■ **Task objective**
Lines that contain the string "same" are the ones to list; copy all of them from the records.

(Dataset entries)
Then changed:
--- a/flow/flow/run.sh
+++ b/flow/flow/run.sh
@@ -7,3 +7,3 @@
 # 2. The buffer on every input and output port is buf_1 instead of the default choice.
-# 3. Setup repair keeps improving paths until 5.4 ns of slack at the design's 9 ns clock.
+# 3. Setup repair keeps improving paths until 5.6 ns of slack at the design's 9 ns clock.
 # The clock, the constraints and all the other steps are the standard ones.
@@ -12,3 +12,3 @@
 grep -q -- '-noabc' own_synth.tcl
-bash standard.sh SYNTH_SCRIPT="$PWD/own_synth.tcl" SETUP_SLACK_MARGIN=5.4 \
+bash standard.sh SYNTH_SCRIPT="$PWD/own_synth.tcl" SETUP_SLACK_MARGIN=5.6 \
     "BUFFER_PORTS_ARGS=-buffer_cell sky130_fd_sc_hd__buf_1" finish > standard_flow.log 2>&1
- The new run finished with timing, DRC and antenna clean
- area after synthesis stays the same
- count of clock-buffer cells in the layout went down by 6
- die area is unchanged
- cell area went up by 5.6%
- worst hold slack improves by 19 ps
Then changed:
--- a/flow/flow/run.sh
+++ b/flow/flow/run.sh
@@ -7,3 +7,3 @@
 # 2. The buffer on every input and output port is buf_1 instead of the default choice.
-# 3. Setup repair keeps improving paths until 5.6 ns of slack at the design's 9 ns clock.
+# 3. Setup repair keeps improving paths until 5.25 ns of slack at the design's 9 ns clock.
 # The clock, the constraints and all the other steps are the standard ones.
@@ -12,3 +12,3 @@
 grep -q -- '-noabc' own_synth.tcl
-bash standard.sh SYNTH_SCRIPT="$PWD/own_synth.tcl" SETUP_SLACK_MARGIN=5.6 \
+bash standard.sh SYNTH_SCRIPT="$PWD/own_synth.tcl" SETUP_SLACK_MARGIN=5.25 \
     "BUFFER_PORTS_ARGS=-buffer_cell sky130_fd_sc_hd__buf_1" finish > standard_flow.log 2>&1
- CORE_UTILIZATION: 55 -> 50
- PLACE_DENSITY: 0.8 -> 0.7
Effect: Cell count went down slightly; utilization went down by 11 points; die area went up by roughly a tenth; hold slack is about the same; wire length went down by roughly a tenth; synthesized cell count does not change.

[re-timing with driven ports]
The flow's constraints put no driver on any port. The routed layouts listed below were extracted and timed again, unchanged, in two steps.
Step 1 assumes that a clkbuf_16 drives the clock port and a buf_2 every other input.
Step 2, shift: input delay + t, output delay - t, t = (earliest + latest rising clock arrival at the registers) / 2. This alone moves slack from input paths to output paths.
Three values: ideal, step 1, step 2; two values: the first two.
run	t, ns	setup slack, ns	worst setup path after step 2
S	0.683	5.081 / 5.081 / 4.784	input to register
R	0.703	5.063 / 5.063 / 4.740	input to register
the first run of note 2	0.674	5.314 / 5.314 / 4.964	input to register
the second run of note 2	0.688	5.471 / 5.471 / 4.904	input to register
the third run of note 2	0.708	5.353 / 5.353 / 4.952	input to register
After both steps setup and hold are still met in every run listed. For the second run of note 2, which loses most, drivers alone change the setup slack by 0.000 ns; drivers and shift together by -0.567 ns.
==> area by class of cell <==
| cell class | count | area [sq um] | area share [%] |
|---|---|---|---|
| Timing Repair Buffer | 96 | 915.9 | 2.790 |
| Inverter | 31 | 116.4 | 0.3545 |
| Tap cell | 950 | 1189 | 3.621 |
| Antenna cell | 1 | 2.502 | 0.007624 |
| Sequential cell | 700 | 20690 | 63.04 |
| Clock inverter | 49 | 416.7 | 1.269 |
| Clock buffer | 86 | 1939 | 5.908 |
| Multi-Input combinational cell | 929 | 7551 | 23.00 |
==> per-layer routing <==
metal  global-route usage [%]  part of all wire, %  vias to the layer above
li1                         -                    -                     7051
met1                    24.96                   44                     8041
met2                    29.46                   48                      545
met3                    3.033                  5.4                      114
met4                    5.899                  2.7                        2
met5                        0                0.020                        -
Context: an optimization exercise on an open-source flow, tuned for small area, a short achievable clock period and few clock cycles. The choices shown serve that exercise and are no tape-out recipe.
The RTL was checked by simulation tests, not by an equivalence proof against the original design.

==> flow/design.v (outline; a module is shown in full before it is edited, if it fits) <==
// module ntt_pe_core: 260 lines
// module ntt_mul13x13: 440 lines
// module ntt_mul14x14: 351 lines
// module ntt_mul14x13l: 299 lines
module ntt_pe_core #(
  parameter int DATA_SIZE_ARB = 13,
  parameter int RING_SIZE     = 16
) (
  input  logic                         clk,
  input  logic                         reset,
  input  logic                         valid,
  input  logic [DATA_SIZE_ARB-1:0]     din,
  input  logic [DATA_SIZE_ARB-1:0]     q,
  input  logic [DATA_SIZE_ARB-1:0]     twiddle_i,
  output logic [$clog2(RING_SIZE)-1:0] tw_addr,
  output logic                         busy,
  output logic [DATA_SIZE_ARB-1:0]     dout,
  output logic                         dout_valid,
  output logic                         done
);
  // ...
==> flow/flow/run.sh <==
#!/bin/bash
# The standard layout, with a plain buffer (buf_2) on every port instead of the
# delay-cell buffer that buffer_ports picks by itself.
set -euo pipefail
export BUFFER_PORTS_ARGS="-buffer_cell sky130_fd_sc_hd__buf_2"
bash standard.sh > standard_flow.log 2>&1
==> flow/standard.sh <==
#!/bin/bash
# synth_recipe.tcl (not shown) runs the flow's synth.tcl, then flattens the netlist and writes it again
# the make line also repeats each setting of config.mk as NAME=value (left out here)
make -C /OpenROAD-flow-scripts/flow DESIGN_CONFIG=/design/flow/config.mk WORK_HOME=/design/flow/orfs CLKGATE_MAP_FILE= SYNTH_SCRIPT=/design/flow/synth_recipe.tcl "${@:-finish}"
==> flow/config.mk <==
export PLATFORM = sky130hd
export DESIGN_NAME = ntt_pe_core
export DESIGN_NICKNAME = ntt_pe_core
export VERILOG_FILES = /design/flow/design.v
export SDC_FILE = /design/flow/constraint.sdc
export NUM_CORES = 4
export LEC_CHECK = 0
export CAP_MARGIN = 20
export CORE_MARGIN = 2
export CORE_UTILIZATION = 65
export CTS_BUF_LIST = sky130_fd_sc_hd__clkbuf_8
export CTS_CLUSTER_SIZE = 30
export SLEW_MARGIN = 20
==> flow/constraint.sdc <==
create_clock -name core_clock -period 100.0 [get_ports {clk}]
set_input_delay 20.0000 -clock core_clock [delete_from_list [all_inputs] [get_ports {clk}]]
set_output_delay 20.0000 -clock core_clock [all_outputs]
set_load 0.01 [all_outputs]
==> impl_results.md, run 1 <==
* Sequential cell area fraction in the yosys report at between 30% and 40%
* Clk Tree Root Cell: clkbuf_8
* HP Start: dl8[6][12]$_DFF_P_
* Fraction of area in clock buffers and inverters at under 10%
* GPL Wtd Cong at ~0.94
* Hold-fix buffers at CTS at 0
* End point of the critical path: done
* Run status: timing/DRC/antenna clean
* Count of state elements after synthesis at between 500 and 600
* Final worst clock skew at roughly 0.036 ns
* Filler cells at 4586
* Clock-pin slew on the worst setup and hold paths at about 0.060 ns
* Mean routed wirelength per cell at around 23 um
* Routed vias/inst at between 6 and 7
* Routed Wire Length at approximately 110000 um
* Number of detailed-routing iterations run before antenna repair at 11
* Worst Tran Pin Value at between 1 and 1.5 ns
* X dimension of the die at roughly 250 um
* Layout clock buffers at between 100 and 150
* Netlist Area Pre-Place at 0.0408 mm2
* Bufs on Longest Clock Path at 3
* Most frequently used cell type in the post-synthesis netlist: inv_1
Testbench counts, summed over its fixed seeds: cycles 3,424.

■ **Solved problem**
- area after synthesis stays the same
Effect: Cell count went down slightly; utilization went down by 11 points; die area went up by roughly a tenth; hold slack is about the same; wire length went down by roughly a tenth; synthesized cell count does not change.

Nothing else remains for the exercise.